Activity
Of all the lines in these entries, count those that contain "usage" and give only the total.

Input for this task
=== Section Start ===

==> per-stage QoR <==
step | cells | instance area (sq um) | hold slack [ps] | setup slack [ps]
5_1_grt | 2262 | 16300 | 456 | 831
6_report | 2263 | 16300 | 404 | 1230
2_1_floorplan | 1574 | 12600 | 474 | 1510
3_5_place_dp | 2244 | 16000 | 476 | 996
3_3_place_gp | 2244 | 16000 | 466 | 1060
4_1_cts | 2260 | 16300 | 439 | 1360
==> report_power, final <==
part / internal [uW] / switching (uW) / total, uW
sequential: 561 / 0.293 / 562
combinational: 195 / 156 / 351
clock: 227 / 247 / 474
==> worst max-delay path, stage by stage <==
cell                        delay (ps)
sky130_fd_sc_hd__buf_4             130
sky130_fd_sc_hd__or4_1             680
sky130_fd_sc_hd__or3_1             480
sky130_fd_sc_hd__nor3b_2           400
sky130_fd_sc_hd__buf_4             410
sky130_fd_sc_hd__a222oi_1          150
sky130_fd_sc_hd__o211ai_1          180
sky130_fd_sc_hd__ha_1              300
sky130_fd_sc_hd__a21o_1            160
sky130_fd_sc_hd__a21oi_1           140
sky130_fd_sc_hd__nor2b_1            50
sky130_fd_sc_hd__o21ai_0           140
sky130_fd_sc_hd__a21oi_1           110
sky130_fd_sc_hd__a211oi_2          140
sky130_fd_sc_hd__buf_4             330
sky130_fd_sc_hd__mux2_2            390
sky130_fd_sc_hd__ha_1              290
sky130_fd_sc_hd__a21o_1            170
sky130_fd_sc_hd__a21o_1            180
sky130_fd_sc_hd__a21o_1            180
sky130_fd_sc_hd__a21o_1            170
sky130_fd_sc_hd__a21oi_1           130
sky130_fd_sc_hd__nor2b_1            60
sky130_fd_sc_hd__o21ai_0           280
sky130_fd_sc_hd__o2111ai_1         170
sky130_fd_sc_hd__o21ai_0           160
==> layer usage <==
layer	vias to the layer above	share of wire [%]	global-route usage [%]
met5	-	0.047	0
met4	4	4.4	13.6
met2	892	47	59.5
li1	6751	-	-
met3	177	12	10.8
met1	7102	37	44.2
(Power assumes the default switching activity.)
[config.mk]
export PLATFORM = sky130hd
export DESIGN_NAME = rf_hazard_ctrl
export DESIGN_NICKNAME = d
export VERILOG_FILES = /design/src/rtl/rf_hazard_ctrl.sv
export SDC_FILE = /design/constraint.sdc
export NUM_CORES = 1
export LEC_CHECK = 0
export BUFFER_PORTS_ARGS = -buffer_cell sky130_fd_sc_hd__buf_2
export CAP_MARGIN = 20
export CORE_AREA = 2 2 53 55
export DETAILED_ROUTE_END_ITERATION = 10
export DIE_AREA = 0 0 55 57
export GPL_TIMING_DRIVEN = 0
export REMOVE_ABC_BUFFERS = 1
export SLEW_MARGIN = 25
export SYNTH_ARGS = -nofsm -noshare
export SYNTH_HDL_FRONTEND = slang
export SYNTH_SLANG_ARGS = --single-unit
[constraint.sdc]
create_clock -name clk -period 2.2 [get_ports clk]
set_input_delay 0.33 -clock clk [delete_from_list [all_inputs] [get_ports clk]]
set_output_delay 0.33 -clock clk [all_outputs]
set_load 0.02 [all_outputs]
[src/rtl/rf_hazard_ctrl.sv]
// RF-stage forwarding select and load-use hazard control with a two-slot EX/MEM shadow pipeline.
// Optional perf counters (stall_cycles, load_use_events) enabled by defining HAZARD_PERF_CNT_EN.
module rf_hazard_ctrl #(
    parameter int ADDR_W   = 5,
    parameter int ZERO_REG = 31
`ifdef HAZARD_PERF_CNT_EN
    ,parameter int STALL_CNT_W = 32
`endif
) (
    input  logic              clk,
    input  logic              rst_n,
    input  logic              id_valid,
    input  logic [ADDR_W-1:0] id_rn,
    input  logic [ADDR_W-1:0] id_rb,
    input  logic              id_uses_a,
    input  logic              id_uses_b,
    input  logic [ADDR_W-1:0] id_rd,
    input  logic              id_reg_write,
    input  logic              id_mem_read,
    input  logic              flush,
    input  logic              mem_wait,
    output logic              forwarding_a_en,
    output logic              forwarding_source_a,
    output logic              forwarding_b_en,
    output logic              forwarding_source_b,
    output logic              stall,
    output logic              ex_bubble
`ifdef HAZARD_PERF_CNT_EN
    ,output logic [STALL_CNT_W-1:0] stall_cycles,
    output logic [STALL_CNT_W-1:0] load_use_events
`endif
);

    localparam logic [ADDR_W-1:0] ZR = ADDR_W'(ZERO_REG);

    typedef enum logic [1:0] {RUN, LOAD_USE, MEM_WAIT} state_t;
    state_t state_q, state_d;

    // MEM slot keeps no load flag: nothing downstream of MEM needs it
    logic              ex_v, ex_wr, ex_ld, mem_v, mem_wr;
    logic [ADDR_W-1:0] ex_rd, mem_rd;
    logic              seen_valid;

    logic ex_a, ex_b, mem_a, mem_b;
    logic load_use, bubble_raw, active;

    function automatic logic hit(input logic v, input logic wr,
                                 input logic [ADDR_W-1:0] rd, input logic [ADDR_W-1:0] r);
        return v & wr & (rd == r) & (r != ZR);
    endfunction

    always_comb begin
        ex_a  = hit(ex_v, ex_wr, ex_rd, id_rn);
        ex_b  = hit(ex_v, ex_wr, ex_rd, id_rb);
        mem_a = hit(mem_v, mem_wr, mem_rd, id_rn);
        mem_b = hit(mem_v, mem_wr, mem_rd, id_rb);

        load_use   = id_valid & ~flush & ex_ld & ((id_uses_a & ex_a) | (id_uses_b & ex_b));
        bubble_raw = load_use | flush | ~id_valid;
        // Outputs stay quiet in reset and until the first instruction shows up
        active     = rst_n & (seen_valid | id_valid);

        forwarding_a_en     = 1'b0;
        forwarding_source_a = 1'b0;
        forwarding_b_en     = 1'b0;
        forwarding_source_b = 1'b0;
        if (active & id_valid & id_uses_a) begin
            if (ex_a & ~ex_ld) begin
                forwarding_a_en = 1'b1;
            end else if (mem_a) begin
                forwarding_a_en     = 1'b1;
                forwarding_source_a = 1'b1;
            end
        end
        if (active & id_valid & id_uses_b) begin
            if (ex_b & ~ex_ld) begin
                forwarding_b_en = 1'b1;
            end else if (mem_b) begin
                forwarding_b_en     = 1'b1;
                forwarding_source_b = 1'b1;
            end
        end

        stall     = active & (mem_wait | load_use);
        ex_bubble = active & ~mem_wait & bubble_raw;
    end

    always_comb begin
        state_d = state_q;
        unique case (state_q)
            RUN:      if (mem_wait) state_d = MEM_WAIT;
                      else if (load_use) state_d = LOAD_USE;
            LOAD_USE: state_d = mem_wait ? MEM_WAIT : RUN;
            MEM_WAIT: if (!mem_wait) state_d = RUN;
            default:  state_d = RUN;
        endcase
    end

    always_ff @(posedge clk or negedge rst_n) begin
        if (!rst_n) begin
            state_q    <= RUN;
            seen_valid <= 1'b0;
            ex_v       <= 1'b0;
            ex_wr      <= 1'b0;
            ex_ld      <= 1'b0;
            ex_rd      <= '0;
            mem_v      <= 1'b0;
            mem_wr     <= 1'b0;
            mem_rd     <= '0;
        end else begin
            state_q <= state_d;
            if (id_valid) seen_valid <= 1'b1;
            if (!mem_wait) begin
                mem_v  <= ex_v;
                mem_wr <= ex_wr;
                mem_rd <= ex_rd;
                ex_v   <= ~bubble_raw;
                ex_wr  <= ~bubble_raw & id_reg_write;
                ex_ld  <= ~bubble_raw & id_mem_read;
                ex_rd  <= id_rd;
            end
        end
    end

`ifdef HAZARD_PERF_CNT_EN
    always_ff @(posedge clk or negedge rst_n) begin
        if (!rst_n) begin
            stall_cycles    <= '0;
            load_use_events <= '0;
        end else begin
            if (stall && !(&stall_cycles)) stall_cycles <= stall_cycles + 1'b1;
            if (state_q == RUN && state_d == LOAD_USE && !(&load_use_events))
                load_use_events <= load_use_events + 1'b1;
        end
    end
`endif

endmodule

=== Section End ===

Written response
2